¿Se puede parar la corrupción en la obra pública?

El sobreprecio es más fácil de detectar y parar; hay muchos tamices

El virus que no tiene vacuna es la corrupción. Nace en la élite: presidentes, ministros, asambleístas, jueces. De a poco se ha ido infiltrando en el pueblo, hasta llegar a ser epidemia. Están contagiados: verdulera, taxista, peluquero, bolero; toda la sociedad. No hay medicina que la neutralice cuando falta voluntad. La obra pública ha sido la más afectada, el virus ha causado el mayor estrago en los fondos públicos. Ataca con dos cepas que mutan con frecuencia: la técnica y la política. La política es la más mortífera, contagiosa e incontrolable; el cauce por donde se desangra el erario nacional, con caudales entre 20 y 25 % del monto del contrato, que proceden del charco donde se incuba el virus Anticipo de Obra, valor fríamente calculado por la autoridad del ente público (50 % del contrato); asegurando que sea suficiente para repartirse con la obra, la autoridad recibe su parte y fin de fiesta.
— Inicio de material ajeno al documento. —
<file path="src/rtl/multi_bar_graph_controller.sv">
// Draws N_BARS horizontal bar graphs on an SSD1331 OLED as FILL/CLEAR rectangle
// commands, redrawing only bars whose clamped value changed since the last update.
module multi_bar_graph_controller #(
  parameter int N_BARS  = 2,
  parameter int BAR_H   = 16,
  parameter int BAR_GAP = 4,
  parameter int ROW0    = 0,
  parameter int COL_MAX = 95,
  parameter int TH0     = 16,
  parameter int TH1     = 32,
  parameter int TH2     = 48,
  parameter int TH3     = 72
) (
  input  logic                  clk_i,
  input  logic                  rstn_i,
  input  logic                  en_i,
  input  logic                  force_i,
  input  logic [8*N_BARS-1:0]   y_i,
  input  logic                  spi_done_i,
  output logic                  spi_en,
  output logic [7:0]            data_o,
  output logic                  dc_o,
  output logic                  busy_o,
  output logic                  done_o
);

  // state    | meaning
  // IDLE     | waiting for en_i
  // PREAMBLE | set up the one-time fill-enable command (26 01)
  // SELECT   | decide whether bar r_bar needs a redraw
  // LOAD     | wait for spi_done_i low, present the byte
  // SEND     | spi_en high until spi_done_i
  // NEXT     | advance byte index / sub-phase / bar
  // DONE     | one-cycle completion, done_o pulses next cycle
  typedef enum logic [2:0] {
    S_IDLE, S_PREAMBLE, S_SELECT, S_LOAD, S_SEND, S_NEXT, S_DONE
  } state_t;

  typedef enum logic [1:0] {PH_PRE, PH_FILL, PH_CLEAR} phase_t;

  localparam logic [7:0] COL_MAX_B = 8'(COL_MAX);
  localparam logic [1:0] LAST_BAR  = 2'(N_BARS - 1);
  localparam logic [3:0] LAST_RECT = 4'd10;
  localparam logic [3:0] LAST_PRE  = 4'd1;

  if (N_BARS < 1 || N_BARS > 4 ||
      ROW0 + N_BARS*(BAR_H+BAR_GAP) - BAR_GAP > 64) begin : g_bad_params
    $error("multi_bar_graph_controller: bar layout does not fit the panel");
  end

  state_t              r_state;
  state_t              w_next;
  phase_t              r_phase;
  logic [3:0]          r_idx;
  logic [1:0]          r_bar;
  logic                r_force;
  logic                r_fill_on;
  logic [7:0]          r_snap  [N_BARS];
  logic [7:0]          r_cache [N_BARS];
  logic [N_BARS-1:0]   r_valid;

  logic [N_BARS-1:0]   w_bar_onehot;
  logic [7:0]          w_y;
  logic [7:0]          w_cache_y;
  logic                w_need;
  logic                w_need_clear;
  logic                w_last_byte;
  logic                w_last_bar;
  logic [15:0]         w_rgb;
  logic [7:0]          w_ch_a;
  logic [7:0]          w_ch_b;
  logic [7:0]          w_ch_c;
  logic [7:0]          w_col_s;
  logic [7:0]          w_col_e;
  logic [7:0]          w_row_s;
  logic [7:0]          w_row_e;
  logic [7:0]          w_byte;
  logic                w_spi_en_d;
  logic                w_busy_d;
  logic                w_done_d;

  function automatic logic [15:0] colour_of(input logic [7:0] y);
    int yi;
    yi = int'(y);
    if (yi < TH0)      return 16'hF800;
    else if (yi < TH1) return 16'hFC00;
    else if (yi < TH2) return 16'hFFE0;
    else if (yi < TH3) return 16'h87E0;
    else               return 16'h07E0;
  endfunction

  always_comb begin
    w_bar_onehot = '0;
    w_y          = '0;
    w_cache_y    = '0;
    for (int k = 0; k < N_BARS; k++) begin
      w_bar_onehot[k] = (r_bar == 2'(k));
      if (r_bar == 2'(k)) begin
        w_y       = r_snap[k];
        w_cache_y = r_cache[k];
      end
    end
  end

  assign w_need       = r_force || ((r_valid & w_bar_onehot) == '0) || (w_y != w_cache_y);
  assign w_need_clear = (w_y < COL_MAX_B);
  assign w_last_byte  = (r_phase == PH_PRE) ? (r_idx == LAST_PRE) : (r_idx == LAST_RECT);
  assign w_last_bar   = (r_bar == LAST_BAR);

  // state register
  always_ff @(posedge clk_i or negedge rstn_i) begin
    if (!rstn_i) r_state <= S_IDLE;
    else         r_state <= w_next;
  end

  // next-state logic
  always_comb begin
    w_next = r_state;
    case (r_state)
      S_IDLE:     if (en_i) w_next = r_fill_on ? S_SELECT : S_PREAMBLE;
      S_PREAMBLE: w_next = S_LOAD;
      S_SELECT: begin
        if (w_need)          w_next = S_LOAD;
        else if (w_last_bar) w_next = S_DONE;
      end
      S_LOAD:     if (!spi_done_i) w_next = S_SEND;
      S_SEND:     if (spi_done_i)  w_next = S_NEXT;
      S_NEXT: begin
        if (!w_last_byte) begin
          w_next = S_LOAD;
        end else begin
          case (r_phase)
            PH_PRE:  w_next = S_SELECT;
            PH_FILL: w_next = w_need_clear ? S_LOAD : (w_last_bar ? S_DONE : S_SELECT);
            default: w_next = w_last_bar ? S_DONE : S_SELECT;
          endcase
        end
      end
      S_DONE:     w_next = S_IDLE;
      default:    w_next = S_IDLE;
    endcase
  end

  // output logic: command byte mux and next values of the registered outputs
  always_comb begin
    w_rgb   = colour_of(w_y);
    w_ch_a  = {2'b00, w_rgb[15:11], 1'b0};
    w_ch_b  = {2'b00, w_rgb[10:5]};
    w_ch_c  = {2'b00, w_rgb[4:0], 1'b0};
    w_row_s = 8'(ROW0 + int'(r_bar) * (BAR_H + BAR_GAP));
    w_row_e = w_row_s + 8'(BAR_H - 1);
    w_col_s = 8'h00;
    w_col_e = w_y;
    if (r_phase == PH_CLEAR) begin
      w_ch_a  = 8'h00;
      w_ch_b  = 8'h00;
      w_ch_c  = 8'h00;
      w_col_s = w_y + 8'd1;
      w_col_e = COL_MAX_B;
    end

    w_byte = 8'h00;
    if (r_phase == PH_PRE) begin
      w_byte = (r_idx == 4'd0) ? 8'h26 : 8'h01;
    end else begin
      case (r_idx)
        4'd0:        w_byte = 8'h22;
        4'd1:        w_byte = w_col_s;
        4'd2:        w_byte = w_row_s;
        4'd3:        w_byte = w_col_e;
        4'd4:        w_byte = w_row_e;
        4'd5, 4'd8:  w_byte = w_ch_c;
        4'd6, 4'd9:  w_byte = w_ch_b;
        4'd7, 4'd10: w_byte = w_ch_a;
        default:     w_byte = 8'h00;
      endcase
    end

    w_spi_en_d = (w_next == S_SEND);
    w_busy_d   = (w_next != S_IDLE);
    w_done_d   = (r_state == S_DONE);
  end

  assign dc_o = 1'b0;

  always_ff @(posedge clk_i or negedge rstn_i) begin
    if (!rstn_i) begin
      spi_en    <= 1'b0;
      data_o    <= 8'h00;
      busy_o    <= 1'b0;
      done_o    <= 1'b0;
      r_phase   <= PH_PRE;
      r_idx     <= '0;
      r_bar     <= '0;
      r_force   <= 1'b0;
      r_fill_on <= 1'b0;
      r_valid   <= '0;
      for (int k = 0; k < N_BARS; k++) begin
        r_snap[k]  <= '0;
        r_cache[k] <= '0;
      end
    end else begin
      spi_en <= w_spi_en_d;
      busy_o <= w_busy_d;
      done_o <= w_done_d;
      case (r_state)
        S_IDLE: begin
          if (en_i) begin
            r_force <= force_i;
            r_bar   <= '0;
            for (int k = 0; k < N_BARS; k++)
              r_snap[k] <= (y_i[8*k +: 8] > COL_MAX_B) ? COL_MAX_B : y_i[8*k +: 8];
          end
        end
        S_PREAMBLE: begin
          r_phase <= PH_PRE;
          r_idx   <= '0;
        end
        S_SELECT: begin
          if (w_need) begin
            r_phase <= PH_FILL;
            r_idx   <= '0;
          end else if (!w_last_bar) begin
            r_bar <= r_bar + 2'd1;
          end
        end
        S_LOAD: if (!spi_done_i) data_o <= w_byte;
        S_NEXT: begin
          if (!w_last_byte) begin
            r_idx <= r_idx + 4'd1;
          end else if (r_phase == PH_PRE) begin
            r_fill_on <= 1'b1;
          end else if (r_phase == PH_FILL && w_need_clear) begin
            r_phase <= PH_CLEAR;
            r_idx   <= '0;
          end else begin
            // bar finished: remember what is now on the panel
            r_valid <= r_valid | w_bar_onehot;
            for (int k = 0; k < N_BARS; k++)
              if (w_bar_onehot[k]) r_cache[k] <= w_y;
            if (!w_last_bar) r_bar <= r_bar + 2'd1;
          end
        end
        default: ;
      endcase
    end
  end

endmodule

</file>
La obra se queda a sufrir dificultades de flujo de caja. El contratista no pierde; canjea con calidad (obras emblemáticas de la década ganada). Eliminar el charco de incubación es la solución. La cepa de la técnica (ingeniería) viabiliza sobreprecios y contratos complementarios, y es mortífera, contagiosa, pero controlable. Los contratos complementarios se pueden evitar revisando que el presupuesto del contrato principal tenga todos los rubros necesarios para la construcción y que sus cantidades estén apegadas a la realidad. El sobreprecio es más fácil de detectar y parar; hay muchos tamices: la comisión técnica que analiza ofertas, la etapa de negociación y si se pasa, antes de iniciar la construcción el fiscalizador de la obra debe detectar y denunciar. Si el Estado quiere, sí se puede parar la corrupción en la obra pública.